So the car purchase. And with this purchase comes the need to attend night classes in computer science. VW has seemed to replace all the familiar knobs, switches and levers I’ve used for years with tricky touch screens. Which initially I’m finding not so much a pain as potentially dangerous as I search for the windscreen defroster or a change from, let’s say, the radio to my music.

And this, fellow drivers, leads me to a great theory that first erupted about sixty years ago from a bunch of blue sky thinkers. It’s the Four Stages of Competence. Sounds a bit of a Buddhist advice here. But it’s not. And in my case, it’s the four stages of incompetence. And boy does it ring true as I grapple with the online manual (which is hardly manual) because my new car doesn’t have a hard copy info book that you can shove somewhere handy and in which, over the miles, I can add vital footnotes which, I have to add, I can’t decipher months later.

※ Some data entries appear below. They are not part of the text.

### src/rtl/countdown_timer4.sv
// countdown_timer4: 4-bit loadable down-counter with one-shot and periodic modes.
// A three-state controller (IDLE, RUN, DONE) sequences load, start, pause and
// stop; a registered single-cycle terminal-count pulse marks each expiry.
// All state, including the reload register, is cleared synchronously.
module countdown_timer4 (
    input  logic       clk,
    input  logic       clear,
    input  logic       load,
    input  logic [3:0] load_value,
    input  logic       start,
    input  logic       stop,
    input  logic       pause,
    input  logic       auto_reload,
    output logic [3:0] counter,
    output logic       busy,
    output logic       done,
    output logic       tc
);

    typedef enum logic [1:0] {
        S_IDLE = 2'd0,
        S_RUN  = 2'd1,
        S_DONE = 2'd2
    } state_e;

    state_e     state_q, state_d;
    logic [3:0] count_q, count_d;
    logic [3:0] reload_q, reload_d;
    logic       tc_q, tc_d;

    // Register update; clear overrides every other input in every state.
    always_ff @(posedge clk) begin
        // NOTE: non-blocking assignments keep every register sampling the
        // pre-edge values, so update order inside this block does not matter.
        if (clear) begin
            state_q  <= S_IDLE;
            count_q  <= 4'd0;
            reload_q <= 4'd0;
            tc_q     <= 1'b0;
        end else begin
            state_q  <= state_d;
            count_q  <= count_d;
            reload_q <= reload_d;
            tc_q     <= tc_d;
        end
    end

    // Next-state, count, reload and terminal-count decisions.
    always_comb begin
        // NOTE: every signal gets a hold/default value first so that no path
        // through the case below leaves one unassigned (which would infer a latch).
        state_d  = state_q;
        count_d  = count_q;
        reload_d = reload_q;
        tc_d     = 1'b0;

        unique case (state_q)
            S_IDLE, S_DONE: begin
                if (load) begin
                    // Load wins over start and always lands in IDLE.
                    count_d  = load_value;
                    reload_d = load_value;
                    state_d  = S_IDLE;
                end else if (start && (count_q != 4'd0)) begin
                    state_d = S_RUN;
                end
                // start with a zero count is ignored: state and count hold.
            end

            S_RUN: begin
                if (stop) begin
                    // Abort with the current count preserved.
                    state_d = S_IDLE;
                end else if (!pause) begin
                    if (count_q > 4'd1) begin
                        count_d = count_q - 4'd1;
                    end else if (count_q == 4'd1) begin
                        tc_d = 1'b1;
                        if (auto_reload) begin
                            // Periodic: restart from the reload value, stay in RUN.
                            count_d = reload_q;
                        end else begin
                            count_d = 4'd0;
                            state_d = S_DONE;
                        end
                    end else begin
                        // A zero count in RUN is unreachable through load/start;
                        // retire to DONE rather than wrap to 15.
                        state_d = S_DONE;
                    end
                end
                // pause without stop freezes the count and keeps tc low.
            end

            default: begin
                state_d = S_IDLE;
            end
        endcase
    end

    assign counter = count_q;
    assign busy    = (state_q == S_RUN);
    assign done    = (state_q == S_DONE);
    assign tc      = tc_q;

endmodule

### config.mk
export PLATFORM = sky130hd
export DESIGN_NAME = countdown_timer4
export DESIGN_NICKNAME = d
export VERILOG_FILES = /design/src/rtl/countdown_timer4.sv
export SDC_FILE = /design/constraint.sdc
export NUM_CORES = 1
export LEC_CHECK = 0
export CAP_MARGIN = 20
export CORE_MARGIN = 5
export CORE_UTILIZATION = 40
export DETAILED_ROUTE_END_ITERATION = 10
export PLACE_DENSITY = 0.7
export SLEW_MARGIN = 5
export SYNTH_ARGS = -nofsm -noshare
export SYNTH_HDL_FRONTEND = slang
export SYNTH_SLANG_ARGS = --single-unit
### constraint.sdc
create_clock -name clk -period 1.85 [get_ports clk]
set_input_delay 0.2775 -clock clk [delete_from_list [all_inputs] [get_ports clk]]
set_output_delay 0.2775 -clock clk [all_outputs]
set_load 0.005 [all_outputs]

Anyway, here’s a simple lay out to the quartet of stages:

  1. Unconscious incompetence:
    I don’t know how to do something and do not even know that I don’t know. Car-wise, this means not only do I not know how to control ‘lane assistance’ to keep my car on the right track. I don’t even know that this system exists.
  2. Conscious incompetence:
    I don’t understand how to do something. But I know it exists. Car-wise, this means I grasp that lane assistance is there. But I’ll be damned if I know how to operate it, turn it off or on, know where the icon is on the screen.
  3. Conscious competence:
    Great, I know about lane assistance and I know how to control it. But..and it’s a huge but…it requires step by step concentration (ie, scroll here, hit the screen there, touch that symbol there). This can be dangerous as you operate things and move things around and search for things as you drive.
  4. Unconscious competence:
    Bingo! I can do it without thinking it through. Switching to a system is second nature. It can be performed easily with unconscious ease. Such as riding a bike, going up a ladder, walking or breathing.

And this gets me back to Robert.

In my late car, back in 2013 when it was spic and span and devoid of gashes and dinosaur lacerations, Robert guided me through the intricacies of what was then Complicated Electronic Stuff.

Granted he had in front of him that actual hard copy manual (see above) which meant balancing a booklet on his lap as he went through the routine of tracking down vital software…such as turning on the heat with your knee or (how modern is this) how to load CDs.

Seems a bit quaint now. And comfy too. But now that’s all gone.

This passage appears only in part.